The preparation method of chiral sulphoxide proton pump inhibitor of the present invention or its pharmacologically acceptable salt is that oxygenant (Davis oxygenant) carries out asymmetric oxidation to the mixture that draws the azoles thio-ether type compounds with the mute piperazine of the chirality camphor sulphur of cheapness, makes chiral sulphoxide proton pump inhibitor or its pharmacologically acceptable salt.Preparing method of the present invention need not to add chiral ligand and metallic compound; Avoided in reaction, introducing heavy metal; And the camphor sulfonyl imide compounds after the oxidizing reaction is a reusable edible through simple process (comprising recrystallization, oxide treatment etc.), thereby has significantly reduced production cost.And; Preparing method of the present invention has products obtained therefrom (chiral sulphoxide proton pump inhibitor or its pharmacologically acceptable salt) purity high (more than 99.00%), yield high (being not less than 80%), stereoselectivity is special, production cost is low, pollution-free, easy and simple to handle, organic solvent residual is few even organic solvent-free is residual, be suitable for advantage such as industrial mass production; Preparation purifying like the pharmacologically acceptable salt (like sodium salt, sylvite, magnesium salts etc.) of chiral sulphoxide proton pump inhibitor is all made solvent with water, and organic solvent residual is few even organic solvent-free is residual in this purification process.
Except as otherwise noted; When per-cent of the present invention is the per-cent between liquid and the liquid volume per-cent; When per-cent is the per-cent between liquid and the solid volume/weight per-cent; Be weight/volume percent when per-cent is the per-cent between solid and the liquid, all the other are weight/weight percent.
The present invention is through the checking of technical data such as proton nmr spectra: in the imidazoles thio-ether type compounds structure-the NH proton shows in proton nmr spectra obviously, and after it is prepared into the mixture of imidazoles thio-ether type compounds, and its proton blackout then.
For clear statement protection scope of the present invention, the present invention defines term as follows: aryl of the present invention is meant the aryl that organic chemistry filed is generally acknowledged, comprises phenyl, substituted-phenyl etc.

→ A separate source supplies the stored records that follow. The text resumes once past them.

**config.mk**
```make
export PLATFORM = sky130hd
export DESIGN_NAME = i2c_read_master
export DESIGN_NICKNAME = d
export VERILOG_FILES = /design/src/i2c_pkg.sv /design/src/wb_pkg.sv /design/src/i2c_read_master.sv /design/src/i2c_read_result.sv /design/src/i2c_byte_engine.sv /design/src/i2c_reg_decode.sv
export SDC_FILE = /design/constraint.sdc
export NUM_CORES = 1
export LEC_CHECK = 0
export ABC_AREA = 1
export ABC_CLOCK_PERIOD_IN_PS = 2800
export BUFFER_PORTS_ARGS = -buffer_cell sky130_fd_sc_hd__buf_4
export CAP_MARGIN = 30
export CORE_ASPECT_RATIO = 1.75
export CORE_MARGIN = 1
export CORE_UTILIZATION = 57
export CTS_BUF_LIST = sky130_fd_sc_hd__clkbuf_4 sky130_fd_sc_hd__clkbuf_8 sky130_fd_sc_hd__clkbuf_16
export CTS_CLUSTER_DIAMETER = 30
export CTS_CLUSTER_SIZE = 28
export DETAILED_ROUTE_END_ITERATION = 10
export HOLD_SLACK_MARGIN = 0.02
export PLACE_DENSITY = 0.82
export REMOVE_ABC_BUFFERS = 1
export SETUP_SLACK_MARGIN = 0.1
export SYNTH_ARGS = -nofsm -noshare
export SYNTH_HDL_FRONTEND = slang
export SYNTH_SLANG_ARGS = --single-unit
```
**constraint.sdc**
```tcl
create_clock -name clk_4x -period 2.8 [get_ports clk_4x]
set_clock_uncertainty 0.2 [all_clocks]
set_input_delay 0.14 -clock clk_4x [delete_from_list [all_inputs] [get_ports clk_4x]]
set_output_delay 0.14 -clock clk_4x [all_outputs]
set_load 0.02 [all_outputs]
```
**src/i2c_pkg.sv**
```systemverilog
package i2c_pkg;

   typedef enum logic {
      OP_READ_REG  = 1'b0,  // ptr write, restart, one byte read
      OP_WRITE_REG = 1'b1   // ptr write then data byte
   } cmd_op_e;

   // one state per bit group on the wire
   typedef enum logic [3:0] {
      ST_IDLE    = 4'd0,
      ST_START   = 4'd1,
      ST_ADDR_W  = 4'd2,   // address plus write bit
      ST_ACK_A   = 4'd3,
      ST_PTR     = 4'd4,
      ST_ACK_P   = 4'd5,
      ST_WDATA   = 4'd6,
      ST_ACK_D   = 4'd7,
      ST_RESTART = 4'd8,
      ST_ADDR_R  = 4'd9,   // address plus read bit
      ST_ACK_R   = 4'd10,
      ST_READ    = 4'd11,
      ST_MNACK   = 4'd12,  // master nack after the read byte
      ST_STOP    = 4'd13
   } eng_state_e;

   // command handed from the register block to the engine
   typedef struct packed {
      cmd_op_e    op;
      logic [7:0] reg_ptr;
      logic [7:0] wdata;
   } i2c_cmd_t;

   // outcome of one transfer
   typedef struct packed {
      logic       nack;   // some ack slot sampled high
      logic [7:0] rdata;  // last byte shifted in
   } i2c_res_t;

endpackage

```
**src/wb_pkg.sv**
```systemverilog
package wb_pkg;

   // host register map, word addressed
   typedef enum logic [1:0] {
      REG_PTR    = 2'd0,  // target register pointer
      REG_WDATA  = 2'd1,  // byte for a register write
      REG_CMD    = 2'd2,  // bit 0 opcode, a write launches
      REG_STATUS = 2'd3   // read only
   } reg_sel_e;

   // bit positions inside the status word
   localparam int STAT_BUSY  = 0;
   localparam int STAT_DONE  = 1;
   localparam int STAT_NACK  = 2;
   localparam int STAT_RD_LO = 8;  // received byte sits in 15:8

   // classic cycle, transfer when cyc and stb are both high
   typedef struct packed {
      logic        cyc;
      logic        stb;
      logic        we;
      logic [1:0]  adr;
      logic [15:0] dat;
   } wb_req_t;

   typedef struct packed {
      logic        ack;  // one cycle per transfer
      logic [15:0] dat;  // valid while ack is high
   } wb_rsp_t;

endpackage
```
**src/i2c_read_master.sv**
```systemverilog
module i2c_read_master #(
   parameter logic [6:0] TARGET_ADDR = 7'h68
) (
   input  logic            clk_4x,
   input  logic            reset,
   input  wb_pkg::wb_req_t wb_req,
   output wb_pkg::wb_rsp_t wb_rsp,
   output logic            scl_low,
   output logic            sda_low,
   input  logic            sda_line
);
   import i2c_pkg::*;

   i2c_cmd_t   cmd;
   logic       launch;
   logic       busy;
   i2c_res_t   res;
   logic       res_valid;
   logic       done;
   logic       nack;
   logic [7:0] rdata;

   i2c_reg_decode i_decode (
      .clk_4x (clk_4x),
      .reset  (reset),
      .wb_req (wb_req),
      .wb_rsp (wb_rsp),
      .cmd    (cmd),
      .launch (launch),
      .busy   (busy),
      .done   (done),
      .nack   (nack),
      .rdata  (rdata)
   );

   i2c_byte_engine #(
      .TARGET_ADDR (TARGET_ADDR)
   ) i_engine (
      .clk_4x    (clk_4x),
      .reset     (reset),
      .cmd       (cmd),
      .launch    (launch),
      .busy      (busy),
      .res       (res),
      .res_valid (res_valid),
      .scl_low   (scl_low),
      .sda_low   (sda_low),
      .sda_line  (sda_line)
   );

   i2c_read_result i_result (
      .clk_4x    (clk_4x),
      .reset     (reset),
      .launch    (launch),
      .res       (res),
      .res_valid (res_valid),
      .done      (done),
      .nack      (nack),
      .rdata     (rdata)
   );

endmodule

```
**src/i2c_read_result.sv**
```systemverilog
module i2c_read_result (
   input  logic              clk_4x,
   input  logic              reset,
   input  logic              launch,
   input  i2c_pkg::i2c_res_t res,
   input  logic              res_valid,
   output logic              done,
   output logic              nack,
   output logic [7:0]        rdata
);

   logic take_byte;

   // a nacked transfer never reaches the read byte
   assign take_byte = res_valid && !res.nack;

   always_ff @(posedge clk_4x) begin
      if (!reset) begin
         done  <= 1'b0;
         nack  <= 1'b0;
         rdata <= '0;
      end else begin
         if (launch) begin
            done <= 1'b0;  // new command clears the old outcome
            nack <= 1'b0;
         end else if (res_valid) begin
            done <= 1'b1;
            nack <= res.nack;
         end
         if (take_byte) begin
            rdata <= res.rdata;  // same byte again after a write
         end
      end
   end

   // the engine reports only while idle and decode launches only then,
   // one cycle apart at the earliest
   a_no_overlap: assert property (@(posedge clk_4x) disable iff (!reset)
      !(res_valid && launch))
      else $error("result and launch in the same cycle");

endmodule

```
**src/i2c_byte_engine.sv**
```systemverilog
module i2c_byte_engine #(
   parameter logic [6:0] TARGET_ADDR = 7'h68
) (
   input  logic              clk_4x,
   input  logic              reset,
   input  i2c_pkg::i2c_cmd_t cmd,
   input  logic              launch,
   output logic              busy,
   output i2c_pkg::i2c_res_t res,
   output logic              res_valid,
   output logic              scl_low,
   output logic              sda_low,
   input  logic              sda_line
);
   import i2c_pkg::*;

   eng_state_e state;
   logic [1:0] quarter;    // q0..q3 within one bit
   logic [2:0] bit_cnt;    // bit index inside a byte
   i2c_cmd_t   cmd_q;      // command held for the whole transfer
   logic [7:0] tx_shift;   // address, pointer or write byte, msb first
   logic [7:0] rx_byte;
   logic       sda_smp;    // line level seen at the start of q3
   logic       nack_flag;
   logic       bit_end;
   logic       data_bit;
   logic       ack_slot;
   logic       last_bit;

   assign busy     = (state != ST_IDLE);
   assign bit_end  = busy && (quarter == 2'd3);
   assign last_bit = (bit_cnt == 3'd7);
   assign data_bit = state inside {ST_ADDR_W, ST_PTR, ST_WDATA, ST_ADDR_R, ST_READ};
   assign ack_slot = state inside {ST_ACK_A, ST_ACK_P, ST_ACK_D, ST_ACK_R};

   assign res = '{nack: nack_flag, rdata: rx_byte};

   always_ff @(posedge clk_4x) begin
      if (!reset) begin
         state     <= ST_IDLE;
         quarter   <= '0;
         bit_cnt   <= '0;
         nack_flag <= 1'b0;
         res_valid <= 1'b0;
         rx_byte   <= '0;  // holds the last good read byte across writes
      end else begin
         res_valid <= 1'b0;
         if (state == ST_IDLE) begin
            quarter <= '0;
            bit_cnt <= '0;
            if (launch) begin
               state     <= ST_START;
               nack_flag <= 1'b0;
            end
         end else begin
            quarter <= quarter + 2'd1;
            if (bit_end) begin
               bit_cnt <= data_bit ? bit_cnt + 3'd1 : 3'd0;  // wraps after bit 7
               if (ack_slot && sda_smp) begin
                  nack_flag <= 1'b1;
               end
               if (state == ST_READ) begin
                  rx_byte <= {rx_byte[6:0], sda_smp};
               end
               case (state)
                  ST_START:   state <= ST_ADDR_W;
                  ST_ADDR_W:  if (last_bit) state <= ST_ACK_A;
                  ST_ACK_A:   state <= sda_smp ? ST_STOP : ST_PTR;
                  ST_PTR:     if (last_bit) state <= ST_ACK_P;
                  ST_ACK_P: begin
                     if (sda_smp) begin
                        state <= ST_STOP;
                     end else if (cmd_q.op == OP_WRITE_REG) begin
                        state <= ST_WDATA;
                     end else begin
                        state <= ST_RESTART;
                     end
                  end
                  ST_WDATA:   if (last_bit) state <= ST_ACK_D;
                  ST_ACK_D:   state <= ST_STOP;  // nack here is only flagged
                  ST_RESTART: state <= ST_ADDR_R;
                  ST_ADDR_R:  if (last_bit) state <= ST_ACK_R;
                  ST_ACK_R:   state <= sda_smp ? ST_STOP : ST_READ;
                  ST_READ:    if (last_bit) state <= ST_MNACK;
                  ST_MNACK:   state <= ST_STOP;
                  ST_STOP: begin
                     state     <= ST_IDLE;
                     res_valid <= 1'b1;
                  end
                  default:    state <= ST_IDLE;
               endcase
            end
         end
      end
   end

   // datapath, reloaded at the end of the bit before each byte
   always_ff @(posedge clk_4x) begin
      if (state == ST_IDLE && launch) begin
         cmd_q <= cmd;
      end
      if (bit_end) begin
         case (state)
            ST_START:   tx_shift <= {TARGET_ADDR, 1'b0};
            ST_ACK_A:   tx_shift <= cmd_q.reg_ptr;
            ST_ACK_P:   tx_shift <= cmd_q.wdata;  // unused on a read
            ST_RESTART: tx_shift <= {TARGET_ADDR, 1'b1};
            default:    tx_shift <= {tx_shift[6:0], 1'b0};
         endcase
      end
      if (quarter == 2'd2) begin
         sda_smp <= sda_line;  // scl has been high for one quarter
      end
   end

   // line controls, 1 pulls the line low
   always_comb begin
      scl_low = 1'b0;
      sda_low = 1'b0;
      case (state)
         ST_START: begin
            scl_low = (quarter == 2'd3);
            sda_low = (quarter != 2'd0);  // falls with scl high
         end
         ST_RESTART: begin
            scl_low = (quarter == 2'd0) || (quarter == 2'd3);
            sda_low = quarter[1];
         end
         ST_STOP: begin
            scl_low = !quarter[1];
            sda_low = (quarter != 2'd3);  // released with scl high
         end
         ST_ADDR_W, ST_PTR, ST_WDATA, ST_ADDR_R: begin
            scl_low = !quarter[1];
            sda_low = !tx_shift[7];
         end
         ST_ACK_A, ST_ACK_P, ST_ACK_D, ST_ACK_R, ST_READ, ST_MNACK: begin
            scl_low = !quarter[1];  // sda left to the target or high
         end
         default: ;
      endcase
   end

   // decode only launches while the engine is idle
   a_launch_idle: assert property (@(posedge clk_4x) disable iff (!reset)
      launch |-> !busy)
      else $error("launch while engine busy");

   // sda may move under a high scl only for start, restart and stop
   a_sda_stable: assert property (@(posedge clk_4x) disable iff (!reset)
      (sda_low != $past(sda_low)) && !scl_low && !$past(scl_low)
      |-> state inside {ST_START, ST_RESTART, ST_STOP})
      else $error("sda moved while scl high in state %s", state.name());

endmodule

```
**src/i2c_reg_decode.sv**
```systemverilog
module i2c_reg_decode (
   input  logic              clk_4x,
   input  logic              reset,
   input  wb_pkg::wb_req_t   wb_req,
   output wb_pkg::wb_rsp_t   wb_rsp,
   output i2c_pkg::i2c_cmd_t cmd,
   output logic              launch,
   input  logic              busy,
   input  logic              done,
   input  logic              nack,
   input  logic [7:0]        rdata
);
   import wb_pkg::*;
   import i2c_pkg::*;

   logic        ack;
   logic        xfer;
   reg_sel_e    sel;
   logic [15:0] status;
   logic [15:0] rd_dat;
   logic [7:0]  ptr_q;
   logic [7:0]  wdata_q;
   cmd_op_e     op_q;

   assign xfer = wb_req.cyc && wb_req.stb && !ack;  // no new transfer in the ack cycle
   assign sel  = reg_sel_e'(wb_req.adr);

   always_comb begin
      status = '0;
      status[STAT_BUSY] = busy;
      status[STAT_DONE] = done;
      status[STAT_NACK] = nack;
      status[STAT_RD_LO +: 8] = rdata;
   end

   assign cmd    = '{op: op_q, reg_ptr: ptr_q, wdata: wdata_q};
   assign wb_rsp = '{ack: ack, dat: rd_dat};

   always_ff @(posedge clk_4x) begin
      if (!reset) begin
         ack    <= 1'b0;
         launch <= 1'b0;
      end else begin
         ack    <= xfer;
         // a command while the engine runs is acked and dropped
         launch <= xfer && wb_req.we && (sel == REG_CMD) && !busy;
      end
   end

   // host-visible register contents
   always_ff @(posedge clk_4x) begin
      if (xfer && wb_req.we) begin
         case (sel)
            REG_PTR:   ptr_q   <= wb_req.dat[7:0];
            REG_WDATA: wdata_q <= wb_req.dat[7:0];
            REG_CMD: begin
               if (!busy) begin
                  op_q <= cmd_op_e'(wb_req.dat[0]);  // only an accepted opcode sticks
               end
            end
            default: ;
         endcase
      end
   end

   // read data registered with ack
   always_ff @(posedge clk_4x) begin
      if (xfer) begin
         case (sel)
            REG_PTR:    rd_dat <= {8'd0, ptr_q};
            REG_WDATA:  rd_dat <= {8'd0, wdata_q};
            REG_CMD:    rd_dat <= {15'd0, op_q};
            REG_STATUS: rd_dat <= status;
            default:    rd_dat <= '0;
         endcase
      end
   end

   // each transfer gets a single-cycle ack
   a_ack_single: assert property (@(posedge clk_4x) disable iff (!reset)
      ack |=> !ack)
      else $error("ack held for two cycles");

endmodule

```
==> results of run 1 <==
==> state kept, by name, summed over array words and instances, names as in the netlist, 2 cells and up <==
register,count
i_engine.cmd_q,17
i_decode.rd_dat,16
i_decode.ptr_q,8
i_decode.wdata_q,8
i_engine.rx_byte,8
i_engine.tx_shift,8
i_result.rdata,8
i_engine.state,4
i_engine.bit_cnt,3
i_engine.quarter,2
==> Yosys cell counts, drive strengths merged <==
cell	n	area share
a21oi	14	0.019
a22o	5	0.012
and2	1	0.0024
buf	6	0.012
clkbuf	2	0.0021
dfxtp	31	0.17
edfxtp	59	0.49
ha	5	0.017
inv	36	0.038
nand2	78	0.088
nand3	14	0.019
nand3b	1	0.0021
nand4	3	0.0051
nor2	56	0.070
nor3	4	0.0055
nor4	2	0.0034
o2111ai	2	0.0048
o211ai	2	0.0041
o21a	1	0.0021
o21ai	24	0.035
o221ai	1	0.0024
==> repair_timing <==
| action | in CTS | in global routing |
|---|---|---|
| hold buffers | 17 | 0 |
| hold endpoints to repair | 44 | 0 |
| gates resized for setup | 0 | 0 |
==> worst min path at each step <==
stage | to | slack [ps] | depth (start not counted)
after floorplan | i_decode.op_q | 40 | 0
after global placement | i_engine.sda_smp | 120 | 1
after detailed placement | i_engine.sda_smp | 120 | 1
after CTS | i_decode.op_q | 200 | 5
after global routing | i_decode.op_q | 240 | 5
final | i_decode.op_q | 230 | 5
==> kinds of logic (layout without fill, tap and decap cells) <==
logic type	Yosys count	in the layout	synth area share
flip-flops	90	90	0.656
buffers and inverters	44	107	0.0518
adder cells (fa/ha/maj)	5	5	0.0172
AO/OA/AOI/OAI	49	49	0.0796
AND/OR/NAND/NOR	159	159	0.196
==> power breakdown <==
part / total, mW / internal, mW / switching (mW)
clock network: 0.763 / 0.325 / 0.438
logic: 0.121 / 0.0544 / 0.0666
registers: 1.43 / 1.42 / 0.00662
total: 2.31 / 1.80 / 0.511
==> metal layers <==
metal | GRT usage | share of wire
met4 | 0.176 | 0.047
met5 | 0 | 0
met2 | 0.432 | 0.54
met1 | 0.248 | 0.37
met3 | 0.0604 | 0.041
==> final cells by class <==
type,instances,area (um2)
multi-input combinational,213,1070
fill,449,1860
clock buffer,10,131
timing repair buffer,55,455
inverter,36,138
clock inverter,6,33.8
sequential,90,2390
tap,80,100
==> worst register-to-register path: cells and delay by family, from the launching register on <==
kind / cells / cell delay (ps)
flip-flops: 1 / 560
AND/OR/NAND/NOR: 8 / 1180
==> results_tabular.tex, run 1 <==
\begin{tabular}{lr}
\hline
Metric & Value \\
\hline
\multicolumn{2}{l}{\textbf{Layout}} \\
Final std cell area, no fill & 4320 um2 \\
Fraction of layout cells with a size suffix above 1 & 0.176 \\
Post-route non-filler standard cell count & 490 \\
Highest-count cells in the layout ignoring fill and taps & 74 x sky130\_fd\_sc\_hd\_\_nand2\_1, 59 x sky130\_fd\_sc\_hd\_\_edfxtp\_1, 50 x sky130\_fd\_sc\_hd\_\_nor2\_1 \\
Most common cell after layout, fill and taps aside & sky130\_fd\_sc\_hd\_\_nand2\_1 \\
Post-route core utilization & 0.698 \\
Number of nets in the finished design & 434 \\
Number of inserted diodes & 0 \\
Signed area change from the synthesized netlist to the final layout & 18.4\% \\
\multicolumn{2}{l}{\textbf{Yosys}} \\
Gate count of the mapped netlist & 347 \\
Number of flip-flops and latches in the synthesized netlist & 90 \\
Cell area after technology mapping & 3650 um2 \\
Total number of yosys warnings & 0 \\
Post-synthesis area per instance & 10.5 um2 \\
Number of distinct library cells after synthesis & 33 \\
Share of the yosys chip area belonging to registers & 0.656 \\
\multicolumn{2}{l}{\textbf{Setup path}} \\
Data arrival time of the critical path & 2470 ps \\
Crit-path slowest cell & sky130\_fd\_sc\_hd\_\_dlygate4sd3\_1 \\
Cell family contributing the most delay on the critical path & buffers and inverters \\
Crit path capture type & flop \\
Most common cell on crit path & sky130\_fd\_sc\_hd\_\_dlygate4sd3\_1 \\
Levels on crit path & 7 \\
Worst flop-to-flop path startpoint & i\_engine.state[0] \\
Worst-path maximum fanout & 5 \\
RR Endpoint & i\_engine.state[1] \\
Cell chain of the critical path & dlygate4sd3\_1 > buf\_4 > inv\_1 > nand2\_1 > dlygate4sd3\_1 > nor4\_1 > dlygate4sd3\_1 \\
Critical Path Sink & i\_decode.launch \\
Path type of the worst setup path & in -> reg \\
CP Launch Type & primary input \\
Worst r2r path cells & 8 \\
Launching instance or port of the critical path & wb\_req[16] \\
Minimum setup slack among reg-to-reg paths & 800 ps \\
Buf+Inv Stages, Crit Path & 5 \\
Data required time at the worst endpoint & 2910 ps \\
Worst stage delay on the critical path & 590 ps \\
\multicolumn{2}{l}{\textbf{Placed design}} \\
Area after detailed placement & 3980 um2 \\
Detailed placer's ending HPWL & 5140 um \\
Placer congestion estimate & 0.858 \\
Number of port buffers & 34 \\
DP Worst Slack & 823 ps \\
Number of placed instances with taps included & 457 \\
\multicolumn{2}{l}{\textbf{GRT}} \\
Number of antenna violations at the first check in global routing & 0 \\
Maximum number of pins on one net before global-route repair & 23 \\
Number of global-route vias before repair & 2,648 \\
Wire length of the first global-routing pass & 12,300 um \\
GR Overflow Total & 0 \\
Global Route Usage Sum & 0.245 \\
\multicolumn{2}{l}{\textbf{Floorplan}} \\
\# IOs & 43 \\
Overall die area & 6740 um2 \\
Die height & 108 um \\
Core Region & 6180 um2 \\
Die Span X & 62.5 um \\
Site Rows & 38 \\
Initial core utilization & 0.590 \\
\multicolumn{2}{l}{\textbf{Min path}} \\
Hold WC Path Type & in -> reg \\
Hold path start & wb\_req[19] \\
\multicolumn{2}{l}{\textbf{Clock tree}} \\
Clock Sinks & 90 \\
Root buffer cell & sky130\_fd\_sc\_hd\_\_clkbuf\_8 \\
Depth of the CTS H-tree & 3 \\
CTS Buf Count & 9 \\
Reg clk slew, reported paths & 90 ps \\
TritonCTS clock tree & yes \\
Maximum clock path buffer count & 2 \\
Clock network latency to the later pin of the worst-skew pair & 360 ps \\
Post-CTS Setup Inserts & 0 \\
\multicolumn{2}{l}{\textbf{Timing}} \\
Min Hold Slack & 225 ps \\
Number of max-slew violations in the final report & 0 \\
Max frequency & 424 MHz \\
Period Utilization, post-route & 0.843 \\
Final count of hold timing violations & 0 \\
Setup TNS & 0 ps \\
Setup repair after global routing missed its margin & no \\
Minimum period implied by the final worst setup slack & 2360 ps \\
Actual transition at the worst max-transition pin & 720 ps \\
Final setup violation count & 0 \\
Crit path setup slack, layout & 439 ps \\
Relative slew margins & 0.518 \\
\multicolumn{2}{l}{\textbf{Drt}} \\
WL/cell & 15.2 um \\
Vias after detailed routing & 2,579 \\
Final routed wirelength across all metal layers & 7430 um \\
Violation count after the first detailed-route iteration & 150 \\
Iteration count of the initial detailed-routing pass & 4 \\
Remaining design rule violation count & 0 \\
Via-to-Cell Ratio & 5.26 \\
Number of routed nets with antenna violations & 0 \\
\multicolumn{2}{l}{\textbf{Power}} \\
Static power due to leakage & 1.75 nW \\
Total power of the final layout & 2.31 mW \\
Power density normalized to cell area & 536 nW/um2 \\
Peak supply drop & 0.000491 V \\
\multicolumn{2}{l}{\textbf{Outcome}} \\
Run status & complete, no violations \\
\multicolumn{2}{l}{\textbf{Flow run}} \\
Max-capacitance violation count & 0 \\
\hline
\end{tabular}
No activity file was read; power rests on OpenSTA's default activity.
===== config.mk =====
export PLATFORM = sky130hd
export DESIGN_NAME = pipe_top
export DESIGN_NICKNAME = d
export VERILOG_FILES = /design/src/common/pipe_pkg.sv /design/src/hdl/hazard_unit.sv /design/src/hdl/mem_arbiter.sv /design/src/core/fetch_stage.sv /design/src/core/decode_stage.sv /design/src/core/execute_stage.sv /design/src/core/mem_wb_stage.sv /design/src/core/pipe_top.sv
export VERILOG_INCLUDE_DIRS = /design/src /design/src/common
export SDC_FILE = /design/constraint.sdc
export NUM_CORES = 2
export LEC_CHECK = 0
export BUFFER_PORTS_ARGS = -buffer_cell sky130_fd_sc_hd__clkbuf_2
export CAP_MARGIN = 25
export CORE_ASPECT_RATIO = 0.9
export CORE_MARGIN = 5
export CORE_UTILIZATION = 45
export DETAILED_ROUTE_END_ITERATION = 10
export HOLD_SLACK_MARGIN = 0.1
export PLACE_DENSITY_LB_ADDON = 0.15
export SLEW_MARGIN = 30
export SYNTH_ARGS = -nofsm -noshare
export SYNTH_HDL_FRONTEND = slang
export SYNTH_SLANG_ARGS = --single-unit

===== constraint.sdc =====
create_clock -name clk -period 9.7 [get_ports clk]
set_clock_uncertainty 0.05 [all_clocks]
set_input_delay 0 -clock clk [delete_from_list [all_inputs] [get_ports clk]]
set_output_delay 0 -clock clk [all_outputs]
set_load 0.005 [all_outputs]
File: config.mk
export PLATFORM = sky130hd
export DESIGN_NAME = cpu_top
export DESIGN_NICKNAME = d
export VERILOG_FILES = /design/src/hdl/cpu_isa_pkg.sv /design/src/hdl/cpu_ctrl_pkg.sv /design/src/hdl/opcode_decoder.sv /design/src/hdl/cpu_sequencer.sv /design/src/hdl/reg_writeback.sv /design/src/hdl/cpu_top.sv
export VERILOG_INCLUDE_DIRS = /design/src /design/src/include
export SDC_FILE = /design/constraint.sdc
export NUM_CORES = 1
export LEC_CHECK = 0
export BUFFER_PORTS_ARGS = -buffer_cell sky130_fd_sc_hd__buf_2
export CORE_MARGIN = 10
export CORE_UTILIZATION = 55
export DETAILED_ROUTE_END_ITERATION = 10
export PLACE_DENSITY = 0.75
export SLEW_MARGIN = 0
export SYNTH_ARGS = -nofsm -noshare
export SYNTH_HDL_FRONTEND = slang
export SYNTH_HIERARCHICAL = 1
export SYNTH_SLANG_ARGS = --single-unit
File: constraint.sdc
create_clock -name clk -period 6 [get_ports clk]
set_clock_uncertainty 0.1 [all_clocks]
set_input_delay 0.3 -clock clk [delete_from_list [all_inputs] [get_ports clk]]
set_output_delay 0.3 -clock clk [all_outputs]
set_load 0.01 [all_outputs]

Alkyl of the present invention is meant the alkyl that organic chemistry filed is generally acknowledged, comprises straight chained alkyl, branched-chain alkyl etc.
Alkoxyl group of the present invention is meant the alkoxyl group that organic chemistry filed is generally acknowledged, comprises methoxyl group, oxyethyl group etc.
Hetero atom substituents of the present invention is meant the heteroatoms that organic chemistry filed is generally acknowledged, comprises nitrogen, oxygen etc.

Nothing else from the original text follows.